## Problem to solve
Please repeat the data shown below, word for word.

## Provided records
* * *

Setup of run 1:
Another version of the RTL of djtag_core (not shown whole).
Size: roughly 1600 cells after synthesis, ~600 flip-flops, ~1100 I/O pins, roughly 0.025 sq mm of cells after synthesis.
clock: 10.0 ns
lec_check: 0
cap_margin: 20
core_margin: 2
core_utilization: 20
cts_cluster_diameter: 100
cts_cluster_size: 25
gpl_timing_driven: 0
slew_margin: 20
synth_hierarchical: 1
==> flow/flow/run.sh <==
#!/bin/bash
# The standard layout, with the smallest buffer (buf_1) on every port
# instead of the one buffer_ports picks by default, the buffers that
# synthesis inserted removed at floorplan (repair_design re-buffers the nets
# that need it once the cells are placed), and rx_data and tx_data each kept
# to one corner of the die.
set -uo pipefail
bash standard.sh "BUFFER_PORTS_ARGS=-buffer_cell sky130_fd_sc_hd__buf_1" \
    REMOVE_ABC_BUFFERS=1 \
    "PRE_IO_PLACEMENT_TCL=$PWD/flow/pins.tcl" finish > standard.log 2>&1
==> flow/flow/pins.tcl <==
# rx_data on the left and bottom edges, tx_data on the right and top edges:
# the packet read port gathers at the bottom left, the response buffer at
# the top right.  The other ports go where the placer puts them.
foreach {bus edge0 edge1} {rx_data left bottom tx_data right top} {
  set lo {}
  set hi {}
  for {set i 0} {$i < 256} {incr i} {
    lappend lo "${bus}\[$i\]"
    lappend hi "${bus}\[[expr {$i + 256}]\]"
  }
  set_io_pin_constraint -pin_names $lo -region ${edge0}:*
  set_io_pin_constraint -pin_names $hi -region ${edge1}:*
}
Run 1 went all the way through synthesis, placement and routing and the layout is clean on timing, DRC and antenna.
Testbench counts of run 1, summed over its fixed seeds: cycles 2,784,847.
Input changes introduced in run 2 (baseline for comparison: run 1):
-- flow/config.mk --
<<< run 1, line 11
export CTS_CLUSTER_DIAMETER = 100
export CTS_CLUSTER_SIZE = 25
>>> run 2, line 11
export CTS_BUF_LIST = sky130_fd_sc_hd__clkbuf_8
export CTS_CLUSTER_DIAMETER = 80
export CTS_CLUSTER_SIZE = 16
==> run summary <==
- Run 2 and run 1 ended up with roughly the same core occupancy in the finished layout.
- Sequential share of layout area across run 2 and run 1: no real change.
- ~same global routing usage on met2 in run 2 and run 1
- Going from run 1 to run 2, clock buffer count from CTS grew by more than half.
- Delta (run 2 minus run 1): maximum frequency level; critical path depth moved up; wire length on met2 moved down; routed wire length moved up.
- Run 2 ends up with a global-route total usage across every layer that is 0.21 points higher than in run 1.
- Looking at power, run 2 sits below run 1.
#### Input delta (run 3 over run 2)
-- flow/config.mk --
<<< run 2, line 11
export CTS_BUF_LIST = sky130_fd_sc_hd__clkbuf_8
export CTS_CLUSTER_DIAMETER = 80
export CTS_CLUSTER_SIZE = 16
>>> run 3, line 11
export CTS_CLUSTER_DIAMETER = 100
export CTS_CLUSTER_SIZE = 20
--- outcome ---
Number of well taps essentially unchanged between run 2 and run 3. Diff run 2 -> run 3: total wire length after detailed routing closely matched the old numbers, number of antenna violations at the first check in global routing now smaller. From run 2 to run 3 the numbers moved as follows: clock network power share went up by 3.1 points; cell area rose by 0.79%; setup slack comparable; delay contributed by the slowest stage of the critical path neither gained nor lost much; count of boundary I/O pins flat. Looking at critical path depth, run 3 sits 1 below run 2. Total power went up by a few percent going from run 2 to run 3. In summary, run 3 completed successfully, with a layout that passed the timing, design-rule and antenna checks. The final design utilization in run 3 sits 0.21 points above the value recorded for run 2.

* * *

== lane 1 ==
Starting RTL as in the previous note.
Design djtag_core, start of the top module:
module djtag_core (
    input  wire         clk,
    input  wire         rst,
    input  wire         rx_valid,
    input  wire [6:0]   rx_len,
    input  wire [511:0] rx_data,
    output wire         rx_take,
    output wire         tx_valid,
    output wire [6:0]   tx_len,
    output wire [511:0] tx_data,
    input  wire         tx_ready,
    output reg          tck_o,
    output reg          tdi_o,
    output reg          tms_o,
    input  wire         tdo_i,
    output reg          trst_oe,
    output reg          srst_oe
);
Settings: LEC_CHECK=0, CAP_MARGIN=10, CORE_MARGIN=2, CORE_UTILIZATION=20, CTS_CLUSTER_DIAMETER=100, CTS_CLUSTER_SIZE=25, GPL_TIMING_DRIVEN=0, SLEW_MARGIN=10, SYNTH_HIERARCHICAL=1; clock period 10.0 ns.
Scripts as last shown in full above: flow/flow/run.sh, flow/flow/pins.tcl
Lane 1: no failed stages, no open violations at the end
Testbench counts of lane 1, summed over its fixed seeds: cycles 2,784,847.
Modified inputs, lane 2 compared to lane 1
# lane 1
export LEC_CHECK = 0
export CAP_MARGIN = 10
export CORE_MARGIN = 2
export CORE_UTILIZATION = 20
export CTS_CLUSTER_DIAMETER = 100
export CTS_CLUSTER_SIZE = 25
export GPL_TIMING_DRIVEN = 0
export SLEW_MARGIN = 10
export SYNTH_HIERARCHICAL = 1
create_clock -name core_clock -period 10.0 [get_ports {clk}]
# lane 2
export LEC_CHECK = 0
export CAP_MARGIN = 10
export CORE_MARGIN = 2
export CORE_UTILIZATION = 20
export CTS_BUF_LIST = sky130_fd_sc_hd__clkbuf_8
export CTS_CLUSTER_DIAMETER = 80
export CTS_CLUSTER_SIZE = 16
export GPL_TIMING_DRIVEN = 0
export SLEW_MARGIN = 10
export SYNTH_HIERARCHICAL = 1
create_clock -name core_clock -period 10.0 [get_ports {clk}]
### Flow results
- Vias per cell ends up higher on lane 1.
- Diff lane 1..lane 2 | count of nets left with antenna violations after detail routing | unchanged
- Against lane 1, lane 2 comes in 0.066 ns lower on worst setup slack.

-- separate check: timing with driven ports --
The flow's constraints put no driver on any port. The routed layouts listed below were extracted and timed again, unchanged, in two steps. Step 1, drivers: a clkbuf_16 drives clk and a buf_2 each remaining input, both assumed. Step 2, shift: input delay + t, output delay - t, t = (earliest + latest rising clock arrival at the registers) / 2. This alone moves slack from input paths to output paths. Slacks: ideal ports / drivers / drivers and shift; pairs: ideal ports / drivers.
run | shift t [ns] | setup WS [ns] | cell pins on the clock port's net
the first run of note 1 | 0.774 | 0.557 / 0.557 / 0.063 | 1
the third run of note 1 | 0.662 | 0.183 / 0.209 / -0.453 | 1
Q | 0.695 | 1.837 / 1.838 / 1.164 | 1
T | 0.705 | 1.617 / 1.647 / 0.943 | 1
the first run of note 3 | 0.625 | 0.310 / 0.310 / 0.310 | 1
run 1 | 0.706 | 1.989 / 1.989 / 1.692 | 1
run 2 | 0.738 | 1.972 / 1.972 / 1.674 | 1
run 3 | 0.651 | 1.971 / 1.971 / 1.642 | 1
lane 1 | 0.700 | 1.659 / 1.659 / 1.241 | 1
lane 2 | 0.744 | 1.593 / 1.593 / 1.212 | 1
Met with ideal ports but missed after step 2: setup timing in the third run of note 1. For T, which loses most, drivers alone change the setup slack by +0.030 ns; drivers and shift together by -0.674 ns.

## Answer space
* * *

Setup of run 1:
Another version of the RTL of djtag_core (not shown whole).
Size: roughly 1600 cells after synthesis, ~600 flip-flops, ~1100 I/O pins, roughly 0.025 sq mm of cells after synthesis.
clock: 10.0 ns
lec_check: 0
cap_margin: 20
core_margin: 2
core_utilization: 20
cts_cluster_diameter: 100
cts_cluster_size: 25
gpl_timing_driven: 0
slew_margin: 20
synth_hierarchical: 1
==> flow/flow/run.sh <==
#!/bin/bash
# The standard layout, with the smallest buffer (buf_1) on every port
# instead of the one buffer_ports picks by default, the buffers that
# synthesis inserted removed at floorplan (repair_design re-buffers the nets
# that need it once the cells are placed), and rx_data and tx_data each kept
# to one corner of the die.
set -uo pipefail
bash standard.sh "BUFFER_PORTS_ARGS=-buffer_cell sky130_fd_sc_hd__buf_1" \
    REMOVE_ABC_BUFFERS=1 \
    "PRE_IO_PLACEMENT_TCL=$PWD/flow/pins.tcl" finish > standard.log 2>&1
==> flow/flow/pins.tcl <==
# rx_data on the left and bottom edges, tx_data on the right and top edges:
# the packet read port gathers at the bottom left, the response buffer at
# the top right.  The other ports go where the placer puts them.
foreach {bus edge0 edge1} {rx_data left bottom tx_data right top} {
  set lo {}
  set hi {}
  for {set i 0} {$i < 256} {incr i} {
    lappend lo "${bus}\[$i\]"
    lappend hi "${bus}\[[expr {$i + 256}]\]"
  }
  set_io_pin_constraint -pin_names $lo -region ${edge0}:*
  set_io_pin_constraint -pin_names $hi -region ${edge1}:*
}
Run 1 went all the way through synthesis, placement and routing and the layout is clean on timing, DRC and antenna.
Testbench counts of run 1, summed over its fixed seeds: cycles 2,784,847.
Input changes introduced in run 2 (baseline for comparison: run 1):
-- flow/config.mk --
<<< run 1, line 11
export CTS_CLUSTER_DIAMETER = 100
export CTS_CLUSTER_SIZE = 25
>>> run 2, line 11
export CTS_BUF_LIST = sky130_fd_sc_hd__clkbuf_8
export CTS_CLUSTER_DIAMETER = 80
export CTS_CLUSTER_SIZE = 16
==> run summary <==
- Run 2 and run 1 ended up with roughly the same core occupancy in the finished layout.
- Sequential share of layout area across run 2 and run 1: no real change.
- ~same global routing usage on met2 in run 2 and run 1
- Going from run 1 to run 2, clock buffer count from CTS grew by more than half.
- Delta (run 2 minus run 1): maximum frequency level; critical path depth moved up; wire length on met2 moved down; routed wire length moved up.
- Run 2 ends up with a global-route total usage across every layer that is 0.21 points higher than in run 1.
- Looking at power, run 2 sits below run 1.
#### Input delta (run 3 over run 2)
-- flow/config.mk --
<<< run 2, line 11
export CTS_BUF_LIST = sky130_fd_sc_hd__clkbuf_8
export CTS_CLUSTER_DIAMETER = 80
export CTS_CLUSTER_SIZE = 16
>>> run 3, line 11
export CTS_CLUSTER_DIAMETER = 100
export CTS_CLUSTER_SIZE = 20
--- outcome ---
Number of well taps essentially unchanged between run 2 and run 3. Diff run 2 -> run 3: total wire length after detailed routing closely matched the old numbers, number of antenna violations at the first check in global routing now smaller. From run 2 to run 3 the numbers moved as follows: clock network power share went up by 3.1 points; cell area rose by 0.79%; setup slack comparable; delay contributed by the slowest stage of the critical path neither gained nor lost much; count of boundary I/O pins flat. Looking at critical path depth, run 3 sits 1 below run 2. Total power went up by a few percent going from run 2 to run 3. In summary, run 3 completed successfully, with a layout that passed the timing, design-rule and antenna checks. The final design utilization in run 3 sits 0.21 points above the value recorded for run 2.

* * *

== lane 1 ==
Starting RTL as in the previous note.
Design djtag_core, start of the top module:
module djtag_core (
    input  wire         clk,
    input  wire         rst,
    input  wire         rx_valid,
    input  wire [6:0]   rx_len,
    input  wire [511:0] rx_data,
    output wire         rx_take,
    output wire         tx_valid,
    output wire [6:0]   tx_len,
    output wire [511:0] tx_data,
    input  wire         tx_ready,
    output reg          tck_o,
    output reg          tdi_o,
    output reg          tms_o,
    input  wire         tdo_i,
    output reg          trst_oe,
    output reg          srst_oe
);
Settings: LEC_CHECK=0, CAP_MARGIN=10, CORE_MARGIN=2, CORE_UTILIZATION=20, CTS_CLUSTER_DIAMETER=100, CTS_CLUSTER_SIZE=25, GPL_TIMING_DRIVEN=0, SLEW_MARGIN=10, SYNTH_HIERARCHICAL=1; clock period 10.0 ns.
Scripts as last shown in full above: flow/flow/run.sh, flow/flow/pins.tcl
Lane 1: no failed stages, no open violations at the end
Testbench counts of lane 1, summed over its fixed seeds: cycles 2,784,847.
Modified inputs, lane 2 compared to lane 1
# lane 1
export LEC_CHECK = 0
export CAP_MARGIN = 10
export CORE_MARGIN = 2
export CORE_UTILIZATION = 20
export CTS_CLUSTER_DIAMETER = 100
export CTS_CLUSTER_SIZE = 25
export GPL_TIMING_DRIVEN = 0
export SLEW_MARGIN = 10
export SYNTH_HIERARCHICAL = 1
create_clock -name core_clock -period 10.0 [get_ports {clk}]
# lane 2
export LEC_CHECK = 0
export CAP_MARGIN = 10
export CORE_MARGIN = 2
export CORE_UTILIZATION = 20
export CTS_BUF_LIST = sky130_fd_sc_hd__clkbuf_8
export CTS_CLUSTER_DIAMETER = 80
export CTS_CLUSTER_SIZE = 16
export GPL_TIMING_DRIVEN = 0
export SLEW_MARGIN = 10
export SYNTH_HIERARCHICAL = 1
create_clock -name core_clock -period 10.0 [get_ports {clk}]
### Flow results
- Vias per cell ends up higher on lane 1.
- Diff lane 1..lane 2 | count of nets left with antenna violations after detail routing | unchanged
- Against lane 1, lane 2 comes in 0.066 ns lower on worst setup slack.

-- separate check: timing with driven ports --
The flow's constraints put no driver on any port. The routed layouts listed below were extracted and timed again, unchanged, in two steps. Step 1, drivers: a clkbuf_16 drives clk and a buf_2 each remaining input, both assumed. Step 2, shift: input delay + t, output delay - t, t = (earliest + latest rising clock arrival at the registers) / 2. This alone moves slack from input paths to output paths. Slacks: ideal ports / drivers / drivers and shift; pairs: ideal ports / drivers.
run | shift t [ns] | setup WS [ns] | cell pins on the clock port's net
the first run of note 1 | 0.774 | 0.557 / 0.557 / 0.063 | 1
the third run of note 1 | 0.662 | 0.183 / 0.209 / -0.453 | 1
Q | 0.695 | 1.837 / 1.838 / 1.164 | 1
T | 0.705 | 1.617 / 1.647 / 0.943 | 1
the first run of note 3 | 0.625 | 0.310 / 0.310 / 0.310 | 1
run 1 | 0.706 | 1.989 / 1.989 / 1.692 | 1
run 2 | 0.738 | 1.972 / 1.972 / 1.674 | 1
run 3 | 0.651 | 1.971 / 1.971 / 1.642 | 1
lane 1 | 0.700 | 1.659 / 1.659 / 1.241 | 1
lane 2 | 0.744 | 1.593 / 1.593 / 1.212 | 1
Met with ideal ports but missed after step 2: setup timing in the third run of note 1. For T, which loses most, drivers alone change the setup slack by +0.030 ns; drivers and shift together by -0.674 ns.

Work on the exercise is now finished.